Data extract:
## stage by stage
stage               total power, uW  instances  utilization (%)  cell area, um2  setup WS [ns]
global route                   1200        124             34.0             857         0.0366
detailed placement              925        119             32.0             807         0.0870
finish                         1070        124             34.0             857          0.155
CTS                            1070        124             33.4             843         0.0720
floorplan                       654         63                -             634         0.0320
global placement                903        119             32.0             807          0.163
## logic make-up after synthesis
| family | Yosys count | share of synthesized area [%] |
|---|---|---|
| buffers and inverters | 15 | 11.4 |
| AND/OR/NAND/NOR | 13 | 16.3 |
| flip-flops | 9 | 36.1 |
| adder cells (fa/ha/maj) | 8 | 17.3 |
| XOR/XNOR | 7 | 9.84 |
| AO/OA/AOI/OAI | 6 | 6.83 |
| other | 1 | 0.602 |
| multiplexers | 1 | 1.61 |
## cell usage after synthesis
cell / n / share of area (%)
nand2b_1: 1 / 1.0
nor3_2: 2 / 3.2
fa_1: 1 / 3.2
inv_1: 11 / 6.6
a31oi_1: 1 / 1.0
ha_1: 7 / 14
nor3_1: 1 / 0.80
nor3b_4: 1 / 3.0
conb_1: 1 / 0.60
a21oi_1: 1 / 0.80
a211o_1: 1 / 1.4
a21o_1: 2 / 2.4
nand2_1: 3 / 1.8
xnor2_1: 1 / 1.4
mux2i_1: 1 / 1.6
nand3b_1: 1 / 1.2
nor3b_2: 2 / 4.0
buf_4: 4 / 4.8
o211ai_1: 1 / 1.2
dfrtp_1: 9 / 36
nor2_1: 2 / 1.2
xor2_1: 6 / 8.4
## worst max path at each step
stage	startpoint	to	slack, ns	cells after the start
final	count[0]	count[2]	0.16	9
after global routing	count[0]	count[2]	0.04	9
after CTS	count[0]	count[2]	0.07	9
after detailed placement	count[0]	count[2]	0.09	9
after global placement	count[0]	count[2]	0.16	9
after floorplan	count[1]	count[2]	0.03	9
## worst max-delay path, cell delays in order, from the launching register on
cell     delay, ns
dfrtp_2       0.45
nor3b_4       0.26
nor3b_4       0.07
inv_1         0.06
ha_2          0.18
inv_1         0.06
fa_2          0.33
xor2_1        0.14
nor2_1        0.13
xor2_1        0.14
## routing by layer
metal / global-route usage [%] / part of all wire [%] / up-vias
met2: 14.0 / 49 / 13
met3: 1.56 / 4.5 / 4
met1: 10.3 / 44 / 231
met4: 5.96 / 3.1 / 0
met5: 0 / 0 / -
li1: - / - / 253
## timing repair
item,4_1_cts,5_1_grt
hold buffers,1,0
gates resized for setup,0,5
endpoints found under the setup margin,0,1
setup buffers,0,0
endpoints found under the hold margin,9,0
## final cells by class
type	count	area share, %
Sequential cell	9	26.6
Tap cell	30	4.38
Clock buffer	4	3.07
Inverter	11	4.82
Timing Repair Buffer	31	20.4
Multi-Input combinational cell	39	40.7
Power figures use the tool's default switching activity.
`config.mk`:
```
export PLATFORM = sky130hd
export DESIGN_NAME = icache_refill_ctrl
export DESIGN_NICKNAME = d
export VERILOG_FILES = /design/src/rtl/icache_refill_ctrl.sv
export SDC_FILE = /design/constraint.sdc
export NUM_CORES = 1
export LEC_CHECK = 0
export CAP_MARGIN = 30
export CORE_AREA = 2 2 147 149
export CTS_CLUSTER_SIZE = 20
export DETAILED_ROUTE_END_ITERATION = 10
export DIE_AREA = 0 0 149 151
export DONT_BUFFER_PORTS = 1
export PLACE_DENSITY_LB_ADDON = 0.15
export SLEW_MARGIN = 20
export SYNTH_ARGS = -nofsm -noshare
export SYNTH_HDL_FRONTEND = slang
export SYNTH_SLANG_ARGS = --single-unit
```
`constraint.sdc`:
```
create_clock -name clock -period 2 [get_ports clock]
set_clock_uncertainty 0.2 [all_clocks]
set_input_delay 0.2 -clock clock [delete_from_list [all_inputs] [get_ports clock]]
set_output_delay 0.2 -clock clock [all_outputs]
set_load 0.1 [all_outputs]
```
`src/rtl/icache_refill_ctrl.sv`:
```
// Instruction-cache miss refill sequencer: victim lookup, line fetch, array fill,
// and LRU touch arbitration between hits and completed refills.
module icache_refill_ctrl #(
  parameter int unsigned ADDR_WIDTH      = 32,
  parameter int unsigned ICACHE_NUM_SET  = 4,
  parameter int unsigned ICACHE_NUM_WAYS = 4,
  parameter int unsigned LINE_BITS       = 128,
  localparam int unsigned OFFSET_W = $clog2(LINE_BITS / 8),
  localparam int unsigned SET_W    = $clog2(ICACHE_NUM_SET),
  localparam int unsigned WAY_W    = $clog2(ICACHE_NUM_WAYS),
  localparam int unsigned TAG_W    = ADDR_WIDTH - SET_W - OFFSET_W
) (
  input  logic                  clock,
  input  logic                  reset,
  input  logic                  miss_req,
  input  logic [ADDR_WIDTH-1:0] miss_addr,
  input  logic                  hit_valid,
  input  logic [SET_W-1:0]      hit_set,
  input  logic [WAY_W-1:0]      hit_way,
  output logic                  miss_busy,
  output logic                  miss_done,
  output logic                  victim_req,
  output logic [SET_W-1:0]      victim_set,
  input  logic [WAY_W-1:0]      victim_way,
  output logic                  update_req,
  output logic [SET_W-1:0]      update_set,
  output logic [WAY_W-1:0]      update_way,
  output logic                  mem_req,
  output logic [ADDR_WIDTH-1:0] mem_addr,
  input  logic                  mem_req_ready,
  input  logic                  mem_rsp_valid,
  input  logic [LINE_BITS-1:0]  mem_rsp_data,
  output logic                  fill_valid,
  output logic [SET_W-1:0]      fill_set,
  output logic [WAY_W-1:0]      fill_way,
  output logic [TAG_W-1:0]      fill_tag,
  output logic [LINE_BITS-1:0]  fill_data
);

  localparam int unsigned LINE_W = ADDR_WIDTH - OFFSET_W;

  typedef enum logic [2:0] {
    IDLE,
    VICTIM,
    MEM_REQ,
    MEM_WAIT,
    FILL
  } state_e;

  state_e               state_q, state_d;
  logic [LINE_W-1:0]    line_q, line_d;
  logic [WAY_W-1:0]     victim_q, victim_d;
  logic [LINE_BITS-1:0] data_q, data_d;
  logic                 hit_pend_q, hit_pend_d;
  logic [SET_W-1:0]     hit_set_q, hit_set_d;
  logic [WAY_W-1:0]     hit_way_q, hit_way_d;

  logic [SET_W-1:0]     set_w;
  logic [TAG_W-1:0]     tag_w;
  logic                 in_fill;
  logic                 unused_offset;

  // Byte-offset bits of the miss address never matter: refills are whole lines.
  assign unused_offset = ^miss_addr[OFFSET_W-1:0];

  assign set_w = line_q[SET_W-1:0];
  assign tag_w = line_q[LINE_W-1:SET_W];

  always_ff @(posedge clock or negedge reset) begin
    if (!reset) begin
      state_q    <= IDLE;
      line_q     <= '0;
      victim_q   <= '0;
      data_q     <= '0;
      hit_pend_q <= 1'b0;
      hit_set_q  <= '0;
      hit_way_q  <= '0;
    end else begin
      state_q    <= state_d;
      line_q     <= line_d;
      victim_q   <= victim_d;
      data_q     <= data_d;
      hit_pend_q <= hit_pend_d;
      hit_set_q  <= hit_set_d;
      hit_way_q  <= hit_way_d;
    end
  end

  always_comb begin
    state_d    = state_q;
    line_d     = line_q;
    victim_d   = victim_q;
    data_d     = data_q;
    hit_pend_d = 1'b0;
    hit_set_d  = hit_set_q;
    hit_way_d  = hit_way_q;

    unique case (state_q)
      IDLE: begin
        if (miss_req) begin
          line_d  = miss_addr[ADDR_WIDTH-1:OFFSET_W];
          state_d = VICTIM;
        end
        // A hit is only ever latched here, so its touch lands in IDLE or VICTIM,
        // never in FILL where the refill owns the LRU update port.
        if (hit_valid) begin
          hit_pend_d = 1'b1;
          hit_set_d  = hit_set;
          hit_way_d  = hit_way;
        end
      end
      VICTIM: begin
        victim_d = victim_way;
        state_d  = MEM_REQ;
      end
      MEM_REQ: begin
        if (mem_req_ready) state_d = MEM_WAIT;
      end
      MEM_WAIT: begin
        if (mem_rsp_valid) begin
          data_d  = mem_rsp_data;
          state_d = FILL;
        end
      end
      FILL:    state_d = IDLE;
      default: state_d = IDLE;
    endcase
  end

  assign in_fill    = (state_q == FILL);
  assign miss_busy  = (state_q != IDLE);
  assign miss_done  = in_fill;
  assign victim_req = (state_q == VICTIM);
  assign victim_set = set_w;
  assign mem_req    = (state_q == MEM_REQ);
  assign mem_addr   = {tag_w, set_w, {OFFSET_W{1'b0}}};
  assign fill_valid = in_fill;
  assign fill_set   = set_w;
  assign fill_way   = victim_q;
  assign fill_tag   = tag_w;
  assign fill_data  = data_q;
  assign update_req = hit_pend_q | in_fill;
  assign update_set = in_fill ? set_w : hit_set_q;
  assign update_way = in_fill ? victim_q : hit_way_q;

endmodule

```
==> flow_summary.json <==
{
  "status": "complete, but fails checks",
  "violations": "negative hold slack, negative setup slack",
  "numCtsBuffers": 17,
  "wl_per_cell_um": 18.4,
  "maxCapViolCount": 0,
  "met3_usage_pct": 4.52,
  "hold_class": "in2async",
  "first_pass_iters": 4,
  "start_util_pct": 34.5,
  "yosys.area.top_type": "dfrtp_1",
  "dieHeight_um": 151,
  "avgSynthCellArea_um2": 17.8,
  "num-fill-cells": 1697,
  "grt_start_max_net_pins": 167,
  "synth_cells": 404,
  "synth-main-ff-cell": "dfrtp_1",
  "grt_pass1_wl_um": 27700,
  "critPathKind": "reg2out",
  "critPathArrivalTime_ns": 1.75,
  "via_per_inst": 4.42,
  "syn-cell-area_um2": 7190,
  "worst_pin_slew_ns": 0.554,
  "yosysUniqueCellTypes": 23,
  "fmax_mhz": 466,
  "synthTopCellsByCount": "dfrtp_1, mux2_4, mux2_2",
  "startpoint_type": "flip-flop",
  "clock-sinks": 166,
  "synth_area_leaders": "dfrtp_1, mux2_4, mux2_2, buf_4, buf_8",
  "netlist.area_leader.share_pct": 57.7,
  "nNetsFinal": 906,
  "rsz0062_at_grt": "yes",
  "dpl.hpwl_um": 12400,
  "yosysWarnings": 0,
  "grt_use_total_pct": 16.0,
  "slew_headroom_pct": 63.0,
  "cts_buffer_depth": 2,
  "fin_crit_sh_pct": 107,
  "cts_tree": "yes",
  "final_hold_viol_count": 166,
  "final_layout_size_suffix_gt1_share_pct": 57.7,
  "grt_most_used_layer": "met2",
  "grt_antenna_before_repair": 0,
  "clk_latency_ns": 0.41,
  "period_minus_slack_ns": 2.15,
  "grtUsageMet2_pct": 29.0,
  "stdcell_area_um2": 11200,
  "wl_um": 18800,
  "synth_edf_count": 0,
  "n_antenna_cell": 0,
  "grt_pass1_vias": 5065,
  "ys_ff_latch": 166,
  "yosysMostFrequentCell": "dfrtp_1",
  "drv_slew": 0,
  "die_x_um": 149,
  "coreArea_um2": 20800,
  "grtUsageMet1_pct": 17.7,
  "cp-end-kind": "output pin",
  "globalRoute.totalOverflow": 0,
  "fin_ws_ns": -0.145,
  "hold_ws_ns": -0.725,
  "crit_path_max_fanout": 7,
  "gp_congestion": 0.732,
  "drc_errors": 0,
  "numPortBuffers": 0,
  "setup_violations": 6,
  "floorplan.rows": 53,
  "clk_pin_slew_ns": 0.07,
  "die_area_um2": 22500,
  "seq_area_frac_synth_pct": 57.7,
  "drt_iter0_markers": 124,
  "ant_nets": 0,
  "root_buffer": "clkbuf_16",
  "h-tree-depth": 4,
  "vias": 4514,
  "placed_cell_area_um2": 8680,
  "critPathRequiredTime_ns": 1.60,
  "async_flop_share_pct": 100,
  "io-pin-count": 374,
  "synthToLayoutAreaGrowth_pct": 55.6
}
-- worst max-delay path, cell delays in order (launching register included) --
cell,delay [ns]
dfrtp_1,0.41
buf_12,0.14
nor3b_4,0.18
buf_6,0.16
mux2_4,0.44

Work required: Scan the material above for the string "under". Return each line where it occurs.

Problem solution:
endpoints found under the setup margin,0,1
endpoints found under the hold margin,9,0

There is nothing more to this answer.